PROBLEM
Among the entries below, find each line with "unique" and show it.

STORED DATA
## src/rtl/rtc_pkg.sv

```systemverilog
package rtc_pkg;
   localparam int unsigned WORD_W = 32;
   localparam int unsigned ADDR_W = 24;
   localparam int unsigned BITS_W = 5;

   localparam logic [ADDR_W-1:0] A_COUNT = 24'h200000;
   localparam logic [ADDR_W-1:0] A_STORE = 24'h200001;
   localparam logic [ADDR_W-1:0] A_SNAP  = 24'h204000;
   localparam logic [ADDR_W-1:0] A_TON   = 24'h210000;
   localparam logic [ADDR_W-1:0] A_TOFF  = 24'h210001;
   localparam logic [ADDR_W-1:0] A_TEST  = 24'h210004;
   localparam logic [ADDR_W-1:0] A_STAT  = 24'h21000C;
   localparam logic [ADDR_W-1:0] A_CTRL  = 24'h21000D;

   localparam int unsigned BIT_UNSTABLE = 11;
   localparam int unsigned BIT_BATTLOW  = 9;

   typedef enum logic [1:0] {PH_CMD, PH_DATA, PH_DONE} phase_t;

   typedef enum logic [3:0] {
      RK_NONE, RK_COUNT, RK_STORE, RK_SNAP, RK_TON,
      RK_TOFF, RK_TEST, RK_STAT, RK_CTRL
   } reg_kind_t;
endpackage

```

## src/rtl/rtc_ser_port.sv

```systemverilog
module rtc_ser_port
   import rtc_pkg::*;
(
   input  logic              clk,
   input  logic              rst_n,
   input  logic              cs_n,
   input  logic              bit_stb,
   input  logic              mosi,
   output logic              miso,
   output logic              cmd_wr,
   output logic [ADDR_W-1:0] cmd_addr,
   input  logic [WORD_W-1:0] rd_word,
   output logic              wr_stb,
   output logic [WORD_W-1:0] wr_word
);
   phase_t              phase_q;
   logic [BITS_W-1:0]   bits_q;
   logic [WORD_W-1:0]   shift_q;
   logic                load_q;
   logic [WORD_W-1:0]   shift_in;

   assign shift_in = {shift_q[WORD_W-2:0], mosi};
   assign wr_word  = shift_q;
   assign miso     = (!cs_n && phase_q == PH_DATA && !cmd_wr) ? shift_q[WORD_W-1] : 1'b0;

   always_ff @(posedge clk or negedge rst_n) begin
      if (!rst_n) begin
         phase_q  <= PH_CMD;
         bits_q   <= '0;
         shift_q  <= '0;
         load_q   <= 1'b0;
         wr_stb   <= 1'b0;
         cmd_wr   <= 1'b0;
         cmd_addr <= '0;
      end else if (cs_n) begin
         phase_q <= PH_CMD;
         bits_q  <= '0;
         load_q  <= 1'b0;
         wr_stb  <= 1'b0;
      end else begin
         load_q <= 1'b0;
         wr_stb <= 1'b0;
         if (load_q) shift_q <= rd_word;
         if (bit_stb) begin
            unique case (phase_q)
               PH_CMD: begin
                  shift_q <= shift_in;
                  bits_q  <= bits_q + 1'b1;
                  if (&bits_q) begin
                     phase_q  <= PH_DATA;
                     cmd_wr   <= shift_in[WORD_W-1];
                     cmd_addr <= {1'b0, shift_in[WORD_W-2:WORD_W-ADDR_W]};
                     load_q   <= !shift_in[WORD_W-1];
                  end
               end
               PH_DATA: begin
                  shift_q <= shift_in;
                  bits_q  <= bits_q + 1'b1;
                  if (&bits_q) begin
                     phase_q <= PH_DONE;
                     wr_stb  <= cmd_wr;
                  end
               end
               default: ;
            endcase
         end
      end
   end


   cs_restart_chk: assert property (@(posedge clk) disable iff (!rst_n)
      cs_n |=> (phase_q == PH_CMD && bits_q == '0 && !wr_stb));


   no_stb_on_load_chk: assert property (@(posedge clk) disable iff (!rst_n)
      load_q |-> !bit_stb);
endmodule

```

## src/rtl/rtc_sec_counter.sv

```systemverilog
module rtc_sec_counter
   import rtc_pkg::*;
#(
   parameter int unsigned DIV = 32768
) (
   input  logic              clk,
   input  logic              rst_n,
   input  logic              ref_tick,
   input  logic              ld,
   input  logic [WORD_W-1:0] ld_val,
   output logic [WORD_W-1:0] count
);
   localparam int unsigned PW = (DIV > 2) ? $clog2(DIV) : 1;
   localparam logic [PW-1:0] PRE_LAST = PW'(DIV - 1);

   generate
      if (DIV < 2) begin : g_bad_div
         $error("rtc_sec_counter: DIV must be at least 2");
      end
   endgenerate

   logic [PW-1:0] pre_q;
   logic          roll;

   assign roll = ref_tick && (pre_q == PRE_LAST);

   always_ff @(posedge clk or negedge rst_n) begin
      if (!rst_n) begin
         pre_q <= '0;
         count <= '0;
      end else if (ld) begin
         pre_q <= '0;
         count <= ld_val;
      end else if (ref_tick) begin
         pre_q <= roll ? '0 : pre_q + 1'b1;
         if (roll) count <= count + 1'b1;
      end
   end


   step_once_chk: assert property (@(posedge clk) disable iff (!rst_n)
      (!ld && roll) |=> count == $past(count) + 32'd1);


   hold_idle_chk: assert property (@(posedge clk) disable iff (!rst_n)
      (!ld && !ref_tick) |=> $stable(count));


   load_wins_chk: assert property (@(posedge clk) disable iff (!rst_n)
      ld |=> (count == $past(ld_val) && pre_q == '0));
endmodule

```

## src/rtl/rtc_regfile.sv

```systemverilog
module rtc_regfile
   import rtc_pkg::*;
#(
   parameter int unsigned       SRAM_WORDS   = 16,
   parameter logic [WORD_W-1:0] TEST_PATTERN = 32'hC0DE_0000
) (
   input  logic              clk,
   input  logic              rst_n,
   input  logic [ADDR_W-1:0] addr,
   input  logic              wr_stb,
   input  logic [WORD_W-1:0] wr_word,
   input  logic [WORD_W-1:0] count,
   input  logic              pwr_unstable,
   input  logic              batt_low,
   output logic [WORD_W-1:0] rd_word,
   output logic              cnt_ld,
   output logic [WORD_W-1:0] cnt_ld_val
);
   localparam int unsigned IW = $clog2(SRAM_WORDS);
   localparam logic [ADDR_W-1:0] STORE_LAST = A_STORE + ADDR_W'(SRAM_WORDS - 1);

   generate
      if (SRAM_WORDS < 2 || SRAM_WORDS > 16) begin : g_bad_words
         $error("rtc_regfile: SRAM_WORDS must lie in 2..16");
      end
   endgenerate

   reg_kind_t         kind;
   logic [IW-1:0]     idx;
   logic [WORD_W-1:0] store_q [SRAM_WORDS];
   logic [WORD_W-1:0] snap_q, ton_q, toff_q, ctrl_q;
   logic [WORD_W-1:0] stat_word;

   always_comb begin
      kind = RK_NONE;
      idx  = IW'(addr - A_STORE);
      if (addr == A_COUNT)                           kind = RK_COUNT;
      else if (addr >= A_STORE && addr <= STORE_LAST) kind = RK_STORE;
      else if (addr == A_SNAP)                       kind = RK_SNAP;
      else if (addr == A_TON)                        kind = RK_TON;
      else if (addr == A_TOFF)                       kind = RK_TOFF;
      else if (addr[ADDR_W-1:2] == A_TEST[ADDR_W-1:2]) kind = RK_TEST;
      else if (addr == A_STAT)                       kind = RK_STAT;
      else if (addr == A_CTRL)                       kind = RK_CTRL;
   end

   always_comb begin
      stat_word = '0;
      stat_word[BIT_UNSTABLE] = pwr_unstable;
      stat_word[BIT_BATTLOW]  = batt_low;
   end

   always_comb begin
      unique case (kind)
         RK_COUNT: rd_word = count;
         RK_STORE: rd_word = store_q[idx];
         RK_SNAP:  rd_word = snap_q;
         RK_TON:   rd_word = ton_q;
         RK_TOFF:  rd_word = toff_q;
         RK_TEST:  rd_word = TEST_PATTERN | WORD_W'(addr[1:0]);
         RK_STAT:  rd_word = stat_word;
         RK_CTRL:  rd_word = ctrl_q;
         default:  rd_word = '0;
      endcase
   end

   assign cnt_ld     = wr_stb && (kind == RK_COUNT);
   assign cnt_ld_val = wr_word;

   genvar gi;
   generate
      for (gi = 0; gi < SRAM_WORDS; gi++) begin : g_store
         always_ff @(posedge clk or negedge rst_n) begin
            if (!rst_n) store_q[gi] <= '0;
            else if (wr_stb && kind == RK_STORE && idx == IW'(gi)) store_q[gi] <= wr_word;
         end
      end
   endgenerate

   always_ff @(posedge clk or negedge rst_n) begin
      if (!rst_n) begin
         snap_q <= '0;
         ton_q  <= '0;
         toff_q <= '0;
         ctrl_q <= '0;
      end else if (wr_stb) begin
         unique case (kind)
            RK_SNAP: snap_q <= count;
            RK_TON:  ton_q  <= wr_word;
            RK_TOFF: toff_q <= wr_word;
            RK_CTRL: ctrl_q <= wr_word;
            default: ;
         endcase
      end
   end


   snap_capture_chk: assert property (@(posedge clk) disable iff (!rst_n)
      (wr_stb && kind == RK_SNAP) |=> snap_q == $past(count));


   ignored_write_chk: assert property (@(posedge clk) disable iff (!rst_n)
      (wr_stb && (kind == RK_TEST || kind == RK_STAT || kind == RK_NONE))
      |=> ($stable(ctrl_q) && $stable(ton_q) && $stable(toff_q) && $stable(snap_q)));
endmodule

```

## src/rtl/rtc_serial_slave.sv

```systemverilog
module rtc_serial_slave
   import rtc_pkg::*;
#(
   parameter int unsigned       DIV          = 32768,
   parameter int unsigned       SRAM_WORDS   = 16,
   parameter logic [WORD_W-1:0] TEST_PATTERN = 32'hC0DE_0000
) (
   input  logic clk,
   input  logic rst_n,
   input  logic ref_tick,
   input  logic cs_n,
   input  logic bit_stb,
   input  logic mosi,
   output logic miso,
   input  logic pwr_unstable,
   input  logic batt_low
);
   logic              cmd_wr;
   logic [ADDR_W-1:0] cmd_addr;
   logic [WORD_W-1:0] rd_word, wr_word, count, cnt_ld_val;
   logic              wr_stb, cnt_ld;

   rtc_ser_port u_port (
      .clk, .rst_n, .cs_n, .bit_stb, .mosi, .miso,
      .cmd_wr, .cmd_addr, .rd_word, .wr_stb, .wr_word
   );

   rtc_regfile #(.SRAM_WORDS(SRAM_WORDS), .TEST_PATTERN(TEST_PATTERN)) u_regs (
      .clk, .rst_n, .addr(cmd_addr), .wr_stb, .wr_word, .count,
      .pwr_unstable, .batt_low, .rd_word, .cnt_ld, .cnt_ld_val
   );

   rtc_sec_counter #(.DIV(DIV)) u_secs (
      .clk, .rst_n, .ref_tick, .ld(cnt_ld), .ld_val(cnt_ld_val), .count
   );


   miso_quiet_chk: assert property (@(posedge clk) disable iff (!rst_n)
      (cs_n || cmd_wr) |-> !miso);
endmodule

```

RESPONSE TO THE TASK
            unique case (phase_q)
      unique case (kind)
         unique case (kind)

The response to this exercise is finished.